I think it's a blinking shame,

robbing the poor people like that.

We've got to have our money back.

It's an act of providence,

like an earthquake or a thunderbolt.

Or a baby.

Will you kindly not interfere?

We've got to have our money back.

I'm so sorry I'm late, Mrs. Verloc,

but I had a hell of a time

trying to eat my egg on toast in the dark.
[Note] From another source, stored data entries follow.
`src/rtl/fsg_pkg.sv`:
```
`timescale 1ns/1ps
// Shared widths and types for the frame sync generator.
// Assumes: divide field and slot index share one width.
package fsg_pkg;
    localparam int DIV_W  = 5;
    localparam int WL_W   = 6;
    localparam int SLOT_W = DIV_W;

    typedef enum logic {MODE_NORMAL = 1'b0, MODE_NETWORK = 1'b1} fs_mode_e;
    typedef enum logic {SYNC_BIT = 1'b0, SYNC_WORD = 1'b1} fs_len_e;

    typedef struct packed {
        fs_mode_e         mode;
        fs_len_e          len;
        logic [DIV_W-1:0] div;
        logic [WL_W-1:0]  wl;
    } fs_cfg_t;
endpackage

```
`src/rtl/fsg_cfg_shadow.sv`:
```
`timescale 1ns/1ps
// Active configuration register. Loads the requested settings on a
// frame boundary and decodes the derived controls from the held copy.
// Assumes: load is a single-cycle pulse from the word counter.
module fsg_cfg_shadow
    import fsg_pkg::*;
(
    input  logic            clk,
    input  logic            rst_n,
    input  logic            load,
    input  fs_cfg_t         cfg_d,
    output fs_cfg_t         cfg_q,
    output logic [WL_W-1:0] last_bit_idx,
    output logic            on_demand,
    output logic            bad_combo
);
    // Hold the active settings; reset clears them.
    always_ff @(posedge clk) begin
        if (!rst_n)
            cfg_q <= '0;
        else if (load)
            cfg_q <= cfg_d;
    end

    // Decode the last bit index, the on-demand case and the illegal pairing.
    always_comb begin
        last_bit_idx = (cfg_q.wl == '0) ? '0 : cfg_q.wl - 1'b1;
        on_demand    = (cfg_q.mode == MODE_NETWORK) && (cfg_q.div == '0);
        bad_combo    = (cfg_q.mode == MODE_NORMAL) && (cfg_q.div == '0)
                       && (cfg_q.len == SYNC_WORD);
    end
endmodule

```
`src/rtl/fsg_word_counter.sv`:
```
`timescale 1ns/1ps
// Bit and slot position counters. The first strobe after reset opens
// slot 0 bit 0. Each later strobe advances the bit, and a strobe in the
// last bit ends the word and advances the slot, wrapping after div_lim.
// Assumes: last_bit_idx and div_lim come from the active configuration.
module fsg_word_counter
    import fsg_pkg::*;
(
    input  logic              clk,
    input  logic              rst_n,
    input  logic              bit_stb,
    input  logic [WL_W-1:0]   last_bit_idx,
    input  logic [DIV_W-1:0]  div_lim,
    output logic              started,
    output logic [SLOT_W-1:0] slot_q,
    output logic              last_bit,
    output logic              last_slot,
    output logic              word_end,
    output logic              frame_bound
);
    logic [WL_W-1:0] bit_cnt_q;

    // Position decode and boundary events for this cycle.
    always_comb begin
        last_bit    = (bit_cnt_q == last_bit_idx);
        last_slot   = (slot_q == div_lim);
        word_end    = bit_stb && started && last_bit;
        frame_bound = bit_stb && (!started || (last_bit && last_slot));
    end

    // Advance the bit and slot position on each strobe.
    always_ff @(posedge clk) begin
        if (!rst_n) begin
            started   <= 1'b0;
            bit_cnt_q <= '0;
            slot_q    <= '0;
        end else if (frame_bound) begin
            started   <= 1'b1;
            bit_cnt_q <= '0;
            slot_q    <= '0;
        end else if (word_end) begin
            bit_cnt_q <= '0;
            slot_q    <= slot_q + 1'b1;
        end else if (bit_stb) begin
            bit_cnt_q <= bit_cnt_q + 1'b1;
        end
    end

    AST_SLOT_BOUND: assert property (@(posedge clk) disable iff (!rst_n)
        started |-> (slot_q <= div_lim));
    AST_HOLD_NO_STB: assert property (@(posedge clk) disable iff (!rst_n)
        !bit_stb |=> ($stable(slot_q) && $stable(bit_cnt_q)));
    AST_WRAP_ZERO: assert property (@(posedge clk) disable iff (!rst_n)
        (word_end && last_slot) |=> (slot_q == '0));
endmodule

```
`src/rtl/fsg_sync_gen.sv`:
```
`timescale 1ns/1ps
// Frame sync and word-done generation from the counter position and the
// active configuration, including the on-demand request tracking.
// Assumes: od_req is only meaningful on bit strobe cycles.
module fsg_sync_gen
    import fsg_pkg::*;
(
    input  logic              clk,
    input  logic              rst_n,
    input  logic              bit_stb,
    input  logic              od_req,
    input  logic              started,
    input  logic              word_end,
    input  logic              frame_bound,
    input  logic              last_bit,
    input  logic              last_slot,
    input  logic [SLOT_W-1:0] slot_idx,
    input  logic              on_demand,
    input  logic              net,
    input  logic              word_len,
    output logic              fsync,
    output logic              word_done
);
    logic pending_q;
    logic armed_q;

    // Track requests: pending marks the current word, armed the framed word.
    always_ff @(posedge clk) begin
        if (!rst_n) begin
            pending_q <= 1'b0;
            armed_q   <= 1'b0;
        end else if (bit_stb) begin
            if (frame_bound && !started) begin
                pending_q <= od_req;
                armed_q   <= 1'b0;
            end else if (word_end) begin
                armed_q   <= pending_q;
                pending_q <= od_req;
            end else begin
                pending_q <= pending_q | od_req;
            end
        end
    end

    // Register the word-done strobe for words that carry data.
    always_ff @(posedge clk) begin
        if (!rst_n)
            word_done <= 1'b0;
        else
            word_done <= word_end &&
                         (on_demand ? armed_q : (net || (slot_idx == '0)));
    end

    // Select the sync shape from the mode and the sync length.
    always_comb begin
        if (!started)
            fsync = 1'b0;
        else if (on_demand)
            fsync = word_len ? armed_q : (pending_q && last_bit);
        else
            fsync = word_len ? (slot_idx == '0) : (last_bit && last_slot);
    end

    AST_OD_SLOT0: assert property (@(posedge clk) disable iff (!rst_n)
        (started && on_demand) |-> (slot_idx == '0));
    AST_WD_AFTER_STB: assert property (@(posedge clk) disable iff (!rst_n)
        word_done |-> $past(bit_stb));
    AST_NORMAL_WD_SLOT0: assert property (@(posedge clk) disable iff (!rst_n)
        (word_done && !$past(net)) |-> ($past(slot_idx) == '0));
endmodule

```
`src/rtl/fsg_top.sv`:
```
`timescale 1ns/1ps
// Programmable frame sync generator top. Ties the active configuration,
// the position counters and the sync decode together.
// Assumes: bit_stb is a one-cycle pulse per serial bit in the clk domain.
module fsg_top
    import fsg_pkg::*;
(
    input  logic              clk,
    input  logic              rst_n,
    input  logic              bit_stb,
    input  logic [WL_W-1:0]   word_bits,
    input  logic [DIV_W-1:0]  frame_div,
    input  logic              net_mode,
    input  logic              word_sync,
    input  logic              od_req,
    output logic              fsync,
    output logic [SLOT_W-1:0] slot_idx,
    output logic              word_done,
    output logic              cfg_err
);
    fs_cfg_t         cfg_d;
    fs_cfg_t         cfg_q;
    logic [WL_W-1:0] last_bit_idx;
    logic            on_demand;
    logic            started;
    logic            last_bit;
    logic            last_slot;
    logic            word_end;
    logic            frame_bound;

    // Pack the requested settings for the shadow register.
    always_comb begin
        cfg_d.mode = net_mode ? MODE_NETWORK : MODE_NORMAL;
        cfg_d.len  = word_sync ? SYNC_WORD : SYNC_BIT;
        cfg_d.div  = frame_div;
        cfg_d.wl   = word_bits;
    end

    fsg_cfg_shadow u_cfg (
        .clk          (clk),
        .rst_n        (rst_n),
        .load         (frame_bound),
        .cfg_d        (cfg_d),
        .cfg_q        (cfg_q),
        .last_bit_idx (last_bit_idx),
        .on_demand    (on_demand),
        .bad_combo    (cfg_err)
    );

    fsg_word_counter u_cnt (
        .clk          (clk),
        .rst_n        (rst_n),
        .bit_stb      (bit_stb),
        .last_bit_idx (last_bit_idx),
        .div_lim      (cfg_q.div),
        .started      (started),
        .slot_q       (slot_idx),
        .last_bit     (last_bit),
        .last_slot    (last_slot),
        .word_end     (word_end),
        .frame_bound  (frame_bound)
    );

    fsg_sync_gen u_sync (
        .clk         (clk),
        .rst_n       (rst_n),
        .bit_stb     (bit_stb),
        .od_req      (od_req),
        .started     (started),
        .word_end    (word_end),
        .frame_bound (frame_bound),
        .last_bit    (last_bit),
        .last_slot   (last_slot),
        .slot_idx    (slot_idx),
        .on_demand   (on_demand),
        .net         (cfg_q.mode == MODE_NETWORK),
        .word_len    (cfg_q.len == SYNC_WORD),
        .fsync       (fsync),
        .word_done   (word_done)
    );

    AST_CFG_HOLD: assert property (@(posedge clk) disable iff (!rst_n)
        !frame_bound |=> $stable(cfg_q));
    AST_ERR_AT_BOUND: assert property (@(posedge clk) disable iff (!rst_n)
        !$stable(cfg_err) |-> $past(frame_bound));
endmodule

```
Half of it's in my ear now.


They want their money back,

but we can't afford it.

I do wish Mr. Verloc would come.

Rotten place.

Can't even see the pictures.

- They're getting nasty.

- Nasty? Leave them to me.

Here you, what's all this about?

Lend me your flashlight, Jack.

Is it our fault if the light fails?

Supposing you were a policeman,

got hit over the nut.

You think the government would

ask for their money back?

I paid for my seat.

Yes. And what about the one

you put your feet on?

Carl, when did you get home?

I haven't been out.

You weren't in 20 minutes ago.

I came and called up the stairs.

I was asleep.

Why are you shining the torch on me?

Can't you switch on the light

or something?

We can't, it's failed.

What, the fuse gone down?

No, it's everywhere,

in the streets and the trams.

And the audience downstairs

wants their money back.

They're making a terrible row about it.

Well, give it back.

- We can't possibly afford it.

- Yes, we can.

You must be crazy. It'll clear us right out.

You're always saying

we don't cover expenses.

That's all right.

Doesn't pay to antagonize the public.

I've got some money coming in. Go on.

Well, it's for you to say.

If we're going to be generous,

let's do it properly.

Come on downstairs

and make a speech about it.

No, no. They're used to you. You do it.

All right. I still think you're crazy.

- It's an act of God, I tell you.

- And what do you call an act of God?

I call your face one, and you won't get

your money back on that.


If a plane were to come along

and drop a bomb on you,

that would be an unfriendly act

within the meaning of the act.

But if the juice dries up of its own accord,

that's an act of providence

as laid down in the act of William IV

where an act is defined as any activity

actuated by actual action.

No wonder

the blinking lights went out.


- It's a moot point.

- I'll moot point them. Make them pay.

That's right, ma'am.


- MAN:
We want our money back.

- And how will you get it?

Apply sanctions? Are you familiar

with the details of the covenant?

If you'd studied Article 257,

paragraph 24, line 6, sanction B,

- it says definitely no.


Yes. You didn't know that, did you?

You're all ignorant.

Now if you take my advice, you'll go off

home because there's nothing doing here.

Now go on, get off.

- What do you think you're doing?

- TED:
Just lending a hand.

I thought I told you not to interfere.

I've been delivering a little counterattack.

Look, they're on the run.

Well, they can come right back.

Listen, ladies and gentlemen,

you're going to get your money back.


Don't give in now. I'll stand by you.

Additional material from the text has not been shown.